The gift of Mushroom has given me something to look forward to every day. And at this point of time, I will take every distraction I can get. These past couple of days have been extremely rough. I have been experiencing a lot of nausea and having hard time keeping anything in my stomach. Just when I thought I had hit an all time low, I think I hit it yesterday. I was begging and pleading for Jason to not take me to radiation. I just did not have it in me anymore. So we went to the Oncologists first to see if there was something they could do to help. They gave me some IV fluids and IV medications to help give me a boost. Luckily that did the job and I was able to complete my radiation therapy for the day. It is hard to be in this situation...there are days you just don't have it in you to go to radiation. But if you skip a day it just gets added on to the end. To add it on to the end at this point will not help my mental state as I am desperately clinging on to the idea that next Wednesday is the last day! So as of today, I have one more round of chemo on Monday and radiation therapy will be completed on Wednesday.

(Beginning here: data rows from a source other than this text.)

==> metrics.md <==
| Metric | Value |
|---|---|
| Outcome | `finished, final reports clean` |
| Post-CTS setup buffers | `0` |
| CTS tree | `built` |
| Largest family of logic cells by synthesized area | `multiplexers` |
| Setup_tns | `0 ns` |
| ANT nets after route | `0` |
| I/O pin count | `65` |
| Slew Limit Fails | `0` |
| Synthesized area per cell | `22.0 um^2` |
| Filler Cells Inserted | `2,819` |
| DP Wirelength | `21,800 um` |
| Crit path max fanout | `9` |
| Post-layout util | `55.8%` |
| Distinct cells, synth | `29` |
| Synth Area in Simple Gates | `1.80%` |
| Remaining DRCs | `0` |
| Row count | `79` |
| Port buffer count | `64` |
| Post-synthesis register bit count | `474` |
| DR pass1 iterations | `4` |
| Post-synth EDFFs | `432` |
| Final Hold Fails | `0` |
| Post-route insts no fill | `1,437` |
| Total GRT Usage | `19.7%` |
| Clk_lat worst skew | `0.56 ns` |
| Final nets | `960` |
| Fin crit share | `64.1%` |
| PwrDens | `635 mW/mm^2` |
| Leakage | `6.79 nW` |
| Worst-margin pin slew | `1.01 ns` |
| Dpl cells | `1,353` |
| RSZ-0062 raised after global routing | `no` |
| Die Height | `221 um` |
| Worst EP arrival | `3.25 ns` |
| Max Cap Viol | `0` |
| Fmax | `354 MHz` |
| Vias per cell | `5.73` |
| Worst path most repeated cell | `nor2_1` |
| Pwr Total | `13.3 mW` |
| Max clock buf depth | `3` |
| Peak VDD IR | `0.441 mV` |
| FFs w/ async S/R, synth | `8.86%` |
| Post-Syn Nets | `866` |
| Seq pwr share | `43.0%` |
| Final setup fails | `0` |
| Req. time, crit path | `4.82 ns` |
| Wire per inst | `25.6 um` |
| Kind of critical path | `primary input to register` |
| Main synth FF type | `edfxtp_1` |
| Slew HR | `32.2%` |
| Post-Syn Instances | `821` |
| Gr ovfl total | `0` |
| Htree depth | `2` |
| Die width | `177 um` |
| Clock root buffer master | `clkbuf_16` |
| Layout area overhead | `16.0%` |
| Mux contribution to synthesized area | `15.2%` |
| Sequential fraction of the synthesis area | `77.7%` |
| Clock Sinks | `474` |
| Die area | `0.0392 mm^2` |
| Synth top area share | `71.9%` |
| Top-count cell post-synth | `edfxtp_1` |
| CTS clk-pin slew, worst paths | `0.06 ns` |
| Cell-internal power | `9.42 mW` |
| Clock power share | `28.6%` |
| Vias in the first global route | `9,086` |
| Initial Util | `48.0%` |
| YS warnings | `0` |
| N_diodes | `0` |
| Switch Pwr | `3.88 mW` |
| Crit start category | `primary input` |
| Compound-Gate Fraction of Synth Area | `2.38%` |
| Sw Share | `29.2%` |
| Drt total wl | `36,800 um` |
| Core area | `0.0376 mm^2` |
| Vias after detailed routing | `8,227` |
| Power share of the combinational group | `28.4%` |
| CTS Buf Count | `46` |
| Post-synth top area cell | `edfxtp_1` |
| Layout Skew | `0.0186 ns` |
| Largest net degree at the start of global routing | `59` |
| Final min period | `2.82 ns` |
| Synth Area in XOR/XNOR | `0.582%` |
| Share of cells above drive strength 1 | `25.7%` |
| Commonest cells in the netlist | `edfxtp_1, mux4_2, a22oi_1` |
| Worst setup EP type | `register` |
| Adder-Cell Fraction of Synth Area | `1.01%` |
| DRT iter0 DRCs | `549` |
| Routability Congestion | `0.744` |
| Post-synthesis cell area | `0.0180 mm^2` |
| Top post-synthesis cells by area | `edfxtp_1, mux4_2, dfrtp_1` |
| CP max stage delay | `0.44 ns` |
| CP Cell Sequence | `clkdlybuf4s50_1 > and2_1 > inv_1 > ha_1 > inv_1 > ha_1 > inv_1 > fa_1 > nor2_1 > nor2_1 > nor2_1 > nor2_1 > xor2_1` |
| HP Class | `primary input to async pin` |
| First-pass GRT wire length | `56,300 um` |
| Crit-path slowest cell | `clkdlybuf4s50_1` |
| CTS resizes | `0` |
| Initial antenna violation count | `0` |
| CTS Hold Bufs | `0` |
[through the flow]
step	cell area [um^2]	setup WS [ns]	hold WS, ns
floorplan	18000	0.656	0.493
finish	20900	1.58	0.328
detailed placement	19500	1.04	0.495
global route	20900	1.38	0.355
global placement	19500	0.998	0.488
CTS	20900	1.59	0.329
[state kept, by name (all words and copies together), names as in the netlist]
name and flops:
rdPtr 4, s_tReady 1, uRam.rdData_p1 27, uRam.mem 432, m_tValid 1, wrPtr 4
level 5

Right now, I do feel like I a lot like an ugly caterpillar like Mushroom. How I wish I could just go and hide into a caccoon. With a bald head and burns all over my face and neck I look forward to the day that I can feel feminine again. I hope that I will too, transform into a beautiful butterfly again like Mushroom. Not just on the outside, but on the inside as well. I hope that I will take all of the lessons I have learned about life and myself and apply them in how I live my life from here on out. I want to be a better friend, better wife and better mom. I want to live life to its fullest!
Please continue to pray for strength to get through next Wednesday. Pray that I will no longer have any setbacks and experience nausea. Please pray that the cancer will get out of my face and out of the orbit of my eye. And pray that I will be able to have peace and no anxiety as I wait to heal over the next few months and for the final scans to be completed in October.
Thank you all for all that you do and all that you are! I appreciate each and every one of you!